▶ Available data:
┄┄┄┄┄┄

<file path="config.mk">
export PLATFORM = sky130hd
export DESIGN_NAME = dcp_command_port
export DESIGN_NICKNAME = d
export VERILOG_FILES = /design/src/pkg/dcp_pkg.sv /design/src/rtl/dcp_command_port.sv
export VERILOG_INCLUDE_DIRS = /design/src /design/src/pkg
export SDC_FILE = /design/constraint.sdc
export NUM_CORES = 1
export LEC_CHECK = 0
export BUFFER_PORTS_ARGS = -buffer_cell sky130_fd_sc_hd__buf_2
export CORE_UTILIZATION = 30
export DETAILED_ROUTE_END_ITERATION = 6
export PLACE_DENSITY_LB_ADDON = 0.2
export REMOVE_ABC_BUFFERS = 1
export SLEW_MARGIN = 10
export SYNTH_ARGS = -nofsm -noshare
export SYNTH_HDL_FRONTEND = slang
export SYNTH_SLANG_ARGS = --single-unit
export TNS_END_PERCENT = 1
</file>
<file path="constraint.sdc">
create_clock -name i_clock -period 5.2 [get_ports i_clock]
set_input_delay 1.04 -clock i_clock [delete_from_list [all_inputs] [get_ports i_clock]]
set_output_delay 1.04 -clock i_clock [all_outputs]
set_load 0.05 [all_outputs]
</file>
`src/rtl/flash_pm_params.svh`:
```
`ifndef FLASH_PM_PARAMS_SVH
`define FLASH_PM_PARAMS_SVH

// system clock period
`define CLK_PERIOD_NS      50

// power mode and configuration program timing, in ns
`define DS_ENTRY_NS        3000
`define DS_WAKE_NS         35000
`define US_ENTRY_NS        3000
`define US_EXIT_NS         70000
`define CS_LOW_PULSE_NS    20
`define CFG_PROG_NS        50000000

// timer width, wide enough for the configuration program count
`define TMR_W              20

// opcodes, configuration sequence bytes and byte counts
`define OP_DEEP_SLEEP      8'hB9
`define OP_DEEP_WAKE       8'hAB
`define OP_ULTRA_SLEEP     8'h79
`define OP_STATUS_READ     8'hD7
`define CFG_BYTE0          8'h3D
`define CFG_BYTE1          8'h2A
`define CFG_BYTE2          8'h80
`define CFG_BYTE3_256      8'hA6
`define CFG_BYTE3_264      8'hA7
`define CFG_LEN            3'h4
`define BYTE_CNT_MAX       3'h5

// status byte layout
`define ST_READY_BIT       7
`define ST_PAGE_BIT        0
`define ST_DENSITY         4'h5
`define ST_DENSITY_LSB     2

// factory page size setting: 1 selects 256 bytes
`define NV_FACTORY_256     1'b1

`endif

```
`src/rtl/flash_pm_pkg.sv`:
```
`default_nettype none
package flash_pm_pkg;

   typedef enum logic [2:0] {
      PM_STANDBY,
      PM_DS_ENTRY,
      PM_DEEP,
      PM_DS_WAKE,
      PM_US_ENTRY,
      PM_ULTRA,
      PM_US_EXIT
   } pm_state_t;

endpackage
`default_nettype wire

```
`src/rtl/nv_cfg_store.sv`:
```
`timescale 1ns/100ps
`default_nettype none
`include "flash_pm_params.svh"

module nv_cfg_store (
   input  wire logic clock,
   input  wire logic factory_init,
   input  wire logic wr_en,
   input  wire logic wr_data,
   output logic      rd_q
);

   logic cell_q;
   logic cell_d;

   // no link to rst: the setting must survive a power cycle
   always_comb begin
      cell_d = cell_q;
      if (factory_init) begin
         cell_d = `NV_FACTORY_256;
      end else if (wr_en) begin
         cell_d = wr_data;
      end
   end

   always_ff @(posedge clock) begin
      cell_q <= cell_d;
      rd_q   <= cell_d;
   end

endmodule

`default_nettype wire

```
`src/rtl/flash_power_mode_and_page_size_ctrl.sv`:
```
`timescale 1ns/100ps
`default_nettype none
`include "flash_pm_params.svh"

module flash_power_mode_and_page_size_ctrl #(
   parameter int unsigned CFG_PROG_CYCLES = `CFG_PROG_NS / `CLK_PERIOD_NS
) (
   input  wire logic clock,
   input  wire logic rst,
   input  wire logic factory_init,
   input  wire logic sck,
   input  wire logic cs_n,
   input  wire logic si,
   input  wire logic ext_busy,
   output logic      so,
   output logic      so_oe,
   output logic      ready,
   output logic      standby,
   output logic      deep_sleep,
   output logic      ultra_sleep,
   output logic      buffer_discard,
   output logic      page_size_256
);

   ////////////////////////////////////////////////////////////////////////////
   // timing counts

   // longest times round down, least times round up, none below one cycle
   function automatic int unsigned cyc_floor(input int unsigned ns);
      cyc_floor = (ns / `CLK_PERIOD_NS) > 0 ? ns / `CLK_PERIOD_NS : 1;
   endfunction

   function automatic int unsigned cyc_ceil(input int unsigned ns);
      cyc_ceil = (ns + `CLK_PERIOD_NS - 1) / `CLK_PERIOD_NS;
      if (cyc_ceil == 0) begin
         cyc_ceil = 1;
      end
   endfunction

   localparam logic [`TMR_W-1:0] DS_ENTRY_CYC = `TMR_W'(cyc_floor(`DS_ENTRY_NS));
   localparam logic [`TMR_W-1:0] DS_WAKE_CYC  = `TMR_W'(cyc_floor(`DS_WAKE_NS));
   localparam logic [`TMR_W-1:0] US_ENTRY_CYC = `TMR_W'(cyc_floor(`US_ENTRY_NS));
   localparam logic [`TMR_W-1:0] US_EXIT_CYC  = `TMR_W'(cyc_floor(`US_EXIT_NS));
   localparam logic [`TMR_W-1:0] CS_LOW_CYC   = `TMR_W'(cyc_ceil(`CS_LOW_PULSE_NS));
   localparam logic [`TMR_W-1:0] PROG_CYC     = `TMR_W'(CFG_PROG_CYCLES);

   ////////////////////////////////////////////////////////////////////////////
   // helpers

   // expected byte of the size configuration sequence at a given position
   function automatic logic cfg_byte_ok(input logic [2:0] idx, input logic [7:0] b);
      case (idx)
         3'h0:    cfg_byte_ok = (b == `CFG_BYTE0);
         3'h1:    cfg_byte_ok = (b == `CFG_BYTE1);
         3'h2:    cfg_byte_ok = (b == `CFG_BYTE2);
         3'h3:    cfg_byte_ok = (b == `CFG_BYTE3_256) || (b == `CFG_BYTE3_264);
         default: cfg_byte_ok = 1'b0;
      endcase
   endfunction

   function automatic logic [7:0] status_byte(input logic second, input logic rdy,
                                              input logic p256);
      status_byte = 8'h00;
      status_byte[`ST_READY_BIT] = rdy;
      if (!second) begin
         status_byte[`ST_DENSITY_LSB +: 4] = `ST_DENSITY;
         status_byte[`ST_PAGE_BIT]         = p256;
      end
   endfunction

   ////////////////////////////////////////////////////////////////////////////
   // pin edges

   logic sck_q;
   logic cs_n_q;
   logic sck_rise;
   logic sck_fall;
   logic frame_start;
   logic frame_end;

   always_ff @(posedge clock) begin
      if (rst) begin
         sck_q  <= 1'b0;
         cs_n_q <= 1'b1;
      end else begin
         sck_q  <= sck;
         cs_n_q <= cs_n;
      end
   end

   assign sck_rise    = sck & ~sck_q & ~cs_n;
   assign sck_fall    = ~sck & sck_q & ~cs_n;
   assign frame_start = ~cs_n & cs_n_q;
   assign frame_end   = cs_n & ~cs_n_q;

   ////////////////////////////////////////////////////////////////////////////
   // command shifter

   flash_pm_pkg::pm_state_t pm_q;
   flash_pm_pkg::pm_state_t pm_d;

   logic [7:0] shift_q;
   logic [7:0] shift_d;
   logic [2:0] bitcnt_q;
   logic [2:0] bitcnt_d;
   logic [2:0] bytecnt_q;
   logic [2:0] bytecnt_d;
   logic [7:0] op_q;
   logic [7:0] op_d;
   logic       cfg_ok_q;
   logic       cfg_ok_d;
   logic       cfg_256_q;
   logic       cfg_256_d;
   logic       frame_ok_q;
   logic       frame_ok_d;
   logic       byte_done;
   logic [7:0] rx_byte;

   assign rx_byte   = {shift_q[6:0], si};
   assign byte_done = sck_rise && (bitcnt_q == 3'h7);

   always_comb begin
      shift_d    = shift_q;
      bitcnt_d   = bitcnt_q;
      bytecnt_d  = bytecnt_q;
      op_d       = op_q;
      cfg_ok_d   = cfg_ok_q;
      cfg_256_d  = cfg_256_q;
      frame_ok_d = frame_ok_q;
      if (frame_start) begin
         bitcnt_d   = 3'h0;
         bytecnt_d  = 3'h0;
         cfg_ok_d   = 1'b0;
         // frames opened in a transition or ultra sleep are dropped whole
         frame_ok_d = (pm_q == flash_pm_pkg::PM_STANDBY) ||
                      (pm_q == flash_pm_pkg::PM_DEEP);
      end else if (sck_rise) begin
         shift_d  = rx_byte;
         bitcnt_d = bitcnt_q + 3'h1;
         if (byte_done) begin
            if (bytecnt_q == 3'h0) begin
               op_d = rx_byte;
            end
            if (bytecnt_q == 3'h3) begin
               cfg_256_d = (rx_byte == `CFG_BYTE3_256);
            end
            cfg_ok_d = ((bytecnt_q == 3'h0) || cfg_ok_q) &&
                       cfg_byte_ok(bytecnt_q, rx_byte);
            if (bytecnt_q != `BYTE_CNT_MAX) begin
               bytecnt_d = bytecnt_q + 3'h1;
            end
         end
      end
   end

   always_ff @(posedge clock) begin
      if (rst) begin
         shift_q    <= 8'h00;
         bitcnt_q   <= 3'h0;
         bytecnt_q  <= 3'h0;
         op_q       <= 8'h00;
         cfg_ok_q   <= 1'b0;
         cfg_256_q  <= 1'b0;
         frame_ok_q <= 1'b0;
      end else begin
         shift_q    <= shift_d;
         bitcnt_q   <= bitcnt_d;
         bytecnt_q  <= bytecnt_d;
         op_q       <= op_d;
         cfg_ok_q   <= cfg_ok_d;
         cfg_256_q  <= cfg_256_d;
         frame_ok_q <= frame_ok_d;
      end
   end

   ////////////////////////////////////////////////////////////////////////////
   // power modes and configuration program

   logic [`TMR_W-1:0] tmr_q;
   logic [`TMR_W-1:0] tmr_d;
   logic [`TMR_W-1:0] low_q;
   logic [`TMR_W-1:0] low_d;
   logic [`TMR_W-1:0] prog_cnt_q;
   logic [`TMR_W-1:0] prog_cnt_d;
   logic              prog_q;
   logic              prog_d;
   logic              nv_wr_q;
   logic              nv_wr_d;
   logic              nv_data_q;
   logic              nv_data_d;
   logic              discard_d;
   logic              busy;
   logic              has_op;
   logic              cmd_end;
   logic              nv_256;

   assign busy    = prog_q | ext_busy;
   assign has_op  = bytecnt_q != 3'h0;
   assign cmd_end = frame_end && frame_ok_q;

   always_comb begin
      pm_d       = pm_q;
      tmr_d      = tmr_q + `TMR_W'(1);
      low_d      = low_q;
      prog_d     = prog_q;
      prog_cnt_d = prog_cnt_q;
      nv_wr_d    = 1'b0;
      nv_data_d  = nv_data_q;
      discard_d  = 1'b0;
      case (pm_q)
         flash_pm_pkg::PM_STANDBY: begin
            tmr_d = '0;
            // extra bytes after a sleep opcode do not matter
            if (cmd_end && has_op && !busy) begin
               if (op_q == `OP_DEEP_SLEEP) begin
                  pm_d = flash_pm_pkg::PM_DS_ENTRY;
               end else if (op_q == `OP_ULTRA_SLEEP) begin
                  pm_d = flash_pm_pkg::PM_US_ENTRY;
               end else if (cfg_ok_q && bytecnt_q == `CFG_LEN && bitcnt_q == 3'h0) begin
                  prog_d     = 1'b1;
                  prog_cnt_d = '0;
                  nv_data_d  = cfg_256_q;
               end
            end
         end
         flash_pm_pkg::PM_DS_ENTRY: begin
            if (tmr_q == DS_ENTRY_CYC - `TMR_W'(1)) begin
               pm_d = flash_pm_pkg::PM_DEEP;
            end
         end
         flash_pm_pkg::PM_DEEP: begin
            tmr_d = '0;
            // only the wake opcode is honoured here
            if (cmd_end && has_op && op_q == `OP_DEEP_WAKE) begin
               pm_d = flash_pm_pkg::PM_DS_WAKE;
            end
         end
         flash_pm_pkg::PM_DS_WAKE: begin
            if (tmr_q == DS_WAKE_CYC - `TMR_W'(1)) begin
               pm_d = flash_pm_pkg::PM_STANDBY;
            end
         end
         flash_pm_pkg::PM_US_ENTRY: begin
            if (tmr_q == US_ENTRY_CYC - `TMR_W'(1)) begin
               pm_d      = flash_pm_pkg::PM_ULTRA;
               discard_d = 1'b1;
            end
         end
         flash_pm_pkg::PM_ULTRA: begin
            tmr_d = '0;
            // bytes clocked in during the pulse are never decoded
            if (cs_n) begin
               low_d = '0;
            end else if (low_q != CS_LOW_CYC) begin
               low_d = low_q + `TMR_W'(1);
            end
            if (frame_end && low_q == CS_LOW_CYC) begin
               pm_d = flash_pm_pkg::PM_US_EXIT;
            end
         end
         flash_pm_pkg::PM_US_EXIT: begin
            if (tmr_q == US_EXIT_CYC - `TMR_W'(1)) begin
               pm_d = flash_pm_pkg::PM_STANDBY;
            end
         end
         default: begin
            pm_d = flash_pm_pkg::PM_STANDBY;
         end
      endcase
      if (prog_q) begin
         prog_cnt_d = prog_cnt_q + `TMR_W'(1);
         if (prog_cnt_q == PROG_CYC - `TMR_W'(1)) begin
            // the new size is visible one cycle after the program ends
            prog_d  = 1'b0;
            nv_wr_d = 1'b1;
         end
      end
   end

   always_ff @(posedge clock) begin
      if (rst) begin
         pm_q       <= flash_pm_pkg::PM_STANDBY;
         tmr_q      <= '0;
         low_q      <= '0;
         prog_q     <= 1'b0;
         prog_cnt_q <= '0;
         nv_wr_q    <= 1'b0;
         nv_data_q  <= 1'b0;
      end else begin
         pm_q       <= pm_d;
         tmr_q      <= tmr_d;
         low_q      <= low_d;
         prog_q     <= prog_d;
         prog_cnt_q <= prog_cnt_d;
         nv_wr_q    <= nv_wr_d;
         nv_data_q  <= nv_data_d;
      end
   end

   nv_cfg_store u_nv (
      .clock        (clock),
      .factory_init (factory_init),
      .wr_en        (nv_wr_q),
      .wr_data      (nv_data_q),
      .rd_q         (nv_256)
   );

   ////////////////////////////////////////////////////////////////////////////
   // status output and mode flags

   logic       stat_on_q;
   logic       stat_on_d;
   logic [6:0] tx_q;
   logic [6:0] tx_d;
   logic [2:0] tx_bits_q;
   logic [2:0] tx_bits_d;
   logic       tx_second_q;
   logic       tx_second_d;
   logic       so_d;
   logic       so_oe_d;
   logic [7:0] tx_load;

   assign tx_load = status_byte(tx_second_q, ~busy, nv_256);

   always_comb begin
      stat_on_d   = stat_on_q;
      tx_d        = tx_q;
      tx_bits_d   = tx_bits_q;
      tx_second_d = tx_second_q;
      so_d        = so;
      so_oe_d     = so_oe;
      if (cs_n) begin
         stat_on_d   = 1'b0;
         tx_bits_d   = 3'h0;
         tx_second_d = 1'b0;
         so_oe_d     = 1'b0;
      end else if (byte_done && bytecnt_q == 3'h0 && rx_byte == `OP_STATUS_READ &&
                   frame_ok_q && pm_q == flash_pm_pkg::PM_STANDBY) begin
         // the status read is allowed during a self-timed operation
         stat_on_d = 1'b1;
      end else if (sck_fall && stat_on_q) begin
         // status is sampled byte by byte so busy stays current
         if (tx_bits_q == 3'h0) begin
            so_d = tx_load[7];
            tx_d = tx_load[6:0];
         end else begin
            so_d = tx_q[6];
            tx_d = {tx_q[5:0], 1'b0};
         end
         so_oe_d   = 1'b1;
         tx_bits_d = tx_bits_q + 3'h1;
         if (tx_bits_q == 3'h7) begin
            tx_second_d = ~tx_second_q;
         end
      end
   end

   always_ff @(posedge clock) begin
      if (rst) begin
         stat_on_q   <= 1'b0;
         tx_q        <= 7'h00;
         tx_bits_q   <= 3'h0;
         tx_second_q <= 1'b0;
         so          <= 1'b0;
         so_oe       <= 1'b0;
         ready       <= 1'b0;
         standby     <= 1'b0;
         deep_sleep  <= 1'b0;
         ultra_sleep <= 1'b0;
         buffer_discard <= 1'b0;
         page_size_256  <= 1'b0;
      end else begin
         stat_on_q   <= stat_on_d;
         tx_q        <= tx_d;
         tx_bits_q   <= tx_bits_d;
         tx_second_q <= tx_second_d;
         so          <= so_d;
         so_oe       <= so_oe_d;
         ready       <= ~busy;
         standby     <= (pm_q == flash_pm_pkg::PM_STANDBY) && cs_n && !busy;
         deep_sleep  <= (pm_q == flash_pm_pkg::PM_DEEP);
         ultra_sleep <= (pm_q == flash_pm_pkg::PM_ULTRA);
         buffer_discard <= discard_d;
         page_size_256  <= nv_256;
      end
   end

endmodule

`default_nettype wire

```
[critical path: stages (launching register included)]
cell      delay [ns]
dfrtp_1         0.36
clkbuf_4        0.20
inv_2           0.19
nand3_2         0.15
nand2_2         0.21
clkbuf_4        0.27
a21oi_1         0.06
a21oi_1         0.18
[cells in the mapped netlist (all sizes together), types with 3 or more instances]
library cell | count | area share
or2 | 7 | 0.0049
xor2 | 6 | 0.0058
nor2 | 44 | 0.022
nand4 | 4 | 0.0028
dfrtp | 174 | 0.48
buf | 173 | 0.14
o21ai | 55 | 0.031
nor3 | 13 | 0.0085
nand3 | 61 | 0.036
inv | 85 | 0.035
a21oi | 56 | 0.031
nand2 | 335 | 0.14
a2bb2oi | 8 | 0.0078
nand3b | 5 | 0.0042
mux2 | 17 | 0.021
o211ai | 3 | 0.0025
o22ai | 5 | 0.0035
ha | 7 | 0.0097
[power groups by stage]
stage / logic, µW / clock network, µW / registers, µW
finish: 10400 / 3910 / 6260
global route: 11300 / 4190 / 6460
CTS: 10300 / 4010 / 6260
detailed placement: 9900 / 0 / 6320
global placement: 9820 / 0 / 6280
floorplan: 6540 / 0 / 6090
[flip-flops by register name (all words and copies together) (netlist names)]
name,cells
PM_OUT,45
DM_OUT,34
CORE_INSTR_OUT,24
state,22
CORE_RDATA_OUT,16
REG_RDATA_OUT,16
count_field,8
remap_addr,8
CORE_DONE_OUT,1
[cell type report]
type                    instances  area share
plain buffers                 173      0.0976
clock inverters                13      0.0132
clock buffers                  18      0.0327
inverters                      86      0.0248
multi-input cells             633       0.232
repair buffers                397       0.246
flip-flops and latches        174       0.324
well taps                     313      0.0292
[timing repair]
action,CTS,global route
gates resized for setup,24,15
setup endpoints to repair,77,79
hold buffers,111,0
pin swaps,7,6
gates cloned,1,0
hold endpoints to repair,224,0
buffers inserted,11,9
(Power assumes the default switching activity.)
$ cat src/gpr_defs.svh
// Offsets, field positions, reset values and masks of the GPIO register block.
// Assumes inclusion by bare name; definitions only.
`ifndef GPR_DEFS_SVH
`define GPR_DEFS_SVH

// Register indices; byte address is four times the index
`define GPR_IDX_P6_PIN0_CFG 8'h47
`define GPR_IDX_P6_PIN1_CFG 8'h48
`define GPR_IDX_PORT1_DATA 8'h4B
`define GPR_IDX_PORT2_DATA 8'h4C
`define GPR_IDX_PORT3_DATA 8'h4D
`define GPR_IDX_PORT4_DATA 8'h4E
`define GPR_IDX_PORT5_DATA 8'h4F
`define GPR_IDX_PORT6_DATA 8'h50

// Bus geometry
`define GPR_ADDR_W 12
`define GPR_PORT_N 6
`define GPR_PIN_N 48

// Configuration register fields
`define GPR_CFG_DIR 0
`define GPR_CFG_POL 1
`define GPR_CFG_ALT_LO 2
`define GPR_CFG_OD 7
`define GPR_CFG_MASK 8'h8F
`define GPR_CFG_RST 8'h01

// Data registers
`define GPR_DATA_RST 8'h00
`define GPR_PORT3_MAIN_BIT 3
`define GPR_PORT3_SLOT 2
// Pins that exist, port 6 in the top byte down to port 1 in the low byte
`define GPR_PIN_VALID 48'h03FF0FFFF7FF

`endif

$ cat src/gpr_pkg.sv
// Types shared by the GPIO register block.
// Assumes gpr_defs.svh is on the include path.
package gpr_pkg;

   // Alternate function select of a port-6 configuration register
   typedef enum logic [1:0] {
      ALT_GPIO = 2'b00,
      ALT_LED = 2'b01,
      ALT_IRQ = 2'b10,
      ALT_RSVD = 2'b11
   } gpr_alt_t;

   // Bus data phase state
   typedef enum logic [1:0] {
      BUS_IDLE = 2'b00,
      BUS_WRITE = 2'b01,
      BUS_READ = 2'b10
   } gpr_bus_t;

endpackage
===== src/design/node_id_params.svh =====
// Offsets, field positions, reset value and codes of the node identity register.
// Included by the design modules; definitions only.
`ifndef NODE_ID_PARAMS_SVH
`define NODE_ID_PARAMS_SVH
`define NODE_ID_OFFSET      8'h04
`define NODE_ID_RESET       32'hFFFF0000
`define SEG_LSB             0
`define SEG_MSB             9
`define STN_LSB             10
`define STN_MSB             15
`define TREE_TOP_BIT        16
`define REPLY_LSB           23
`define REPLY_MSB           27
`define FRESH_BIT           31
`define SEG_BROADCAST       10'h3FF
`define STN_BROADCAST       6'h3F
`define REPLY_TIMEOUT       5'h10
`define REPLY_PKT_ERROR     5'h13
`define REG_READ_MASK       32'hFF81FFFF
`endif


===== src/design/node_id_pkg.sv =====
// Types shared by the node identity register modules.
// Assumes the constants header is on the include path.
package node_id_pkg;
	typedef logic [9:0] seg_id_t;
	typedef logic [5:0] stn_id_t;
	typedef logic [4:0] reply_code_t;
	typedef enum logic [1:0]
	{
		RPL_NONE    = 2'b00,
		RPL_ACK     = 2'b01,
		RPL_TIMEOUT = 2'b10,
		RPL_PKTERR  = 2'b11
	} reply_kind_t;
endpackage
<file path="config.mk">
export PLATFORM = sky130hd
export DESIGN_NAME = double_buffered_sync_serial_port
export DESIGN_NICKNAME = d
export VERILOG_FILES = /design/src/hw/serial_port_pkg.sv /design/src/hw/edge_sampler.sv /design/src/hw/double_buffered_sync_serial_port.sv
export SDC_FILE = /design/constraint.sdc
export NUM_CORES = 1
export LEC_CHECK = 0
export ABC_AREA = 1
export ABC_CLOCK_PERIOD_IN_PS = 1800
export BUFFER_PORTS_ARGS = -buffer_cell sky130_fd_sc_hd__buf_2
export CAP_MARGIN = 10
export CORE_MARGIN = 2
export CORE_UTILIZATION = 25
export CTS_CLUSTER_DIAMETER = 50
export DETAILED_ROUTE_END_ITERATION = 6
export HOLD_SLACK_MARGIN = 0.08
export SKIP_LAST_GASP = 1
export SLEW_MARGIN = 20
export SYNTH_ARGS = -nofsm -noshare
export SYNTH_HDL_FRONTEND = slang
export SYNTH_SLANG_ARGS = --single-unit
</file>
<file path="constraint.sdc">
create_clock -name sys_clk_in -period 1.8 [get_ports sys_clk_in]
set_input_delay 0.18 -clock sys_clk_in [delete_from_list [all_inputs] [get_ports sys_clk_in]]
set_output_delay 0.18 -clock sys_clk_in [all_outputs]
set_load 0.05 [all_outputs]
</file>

┄┄┄┄┄┄

Could you transcribe the entries exactly, from the first line through the line containing "export CORE_UTILIZATION = 30", and give nothing more?

▶ Written solution:
<file path="config.mk">
export PLATFORM = sky130hd
export DESIGN_NAME = dcp_command_port
export DESIGN_NICKNAME = d
export VERILOG_FILES = /design/src/pkg/dcp_pkg.sv /design/src/rtl/dcp_command_port.sv
export VERILOG_INCLUDE_DIRS = /design/src /design/src/pkg
export SDC_FILE = /design/constraint.sdc
export NUM_CORES = 1
export LEC_CHECK = 0
export BUFFER_PORTS_ARGS = -buffer_cell sky130_fd_sc_hd__buf_2
export CORE_UTILIZATION = 30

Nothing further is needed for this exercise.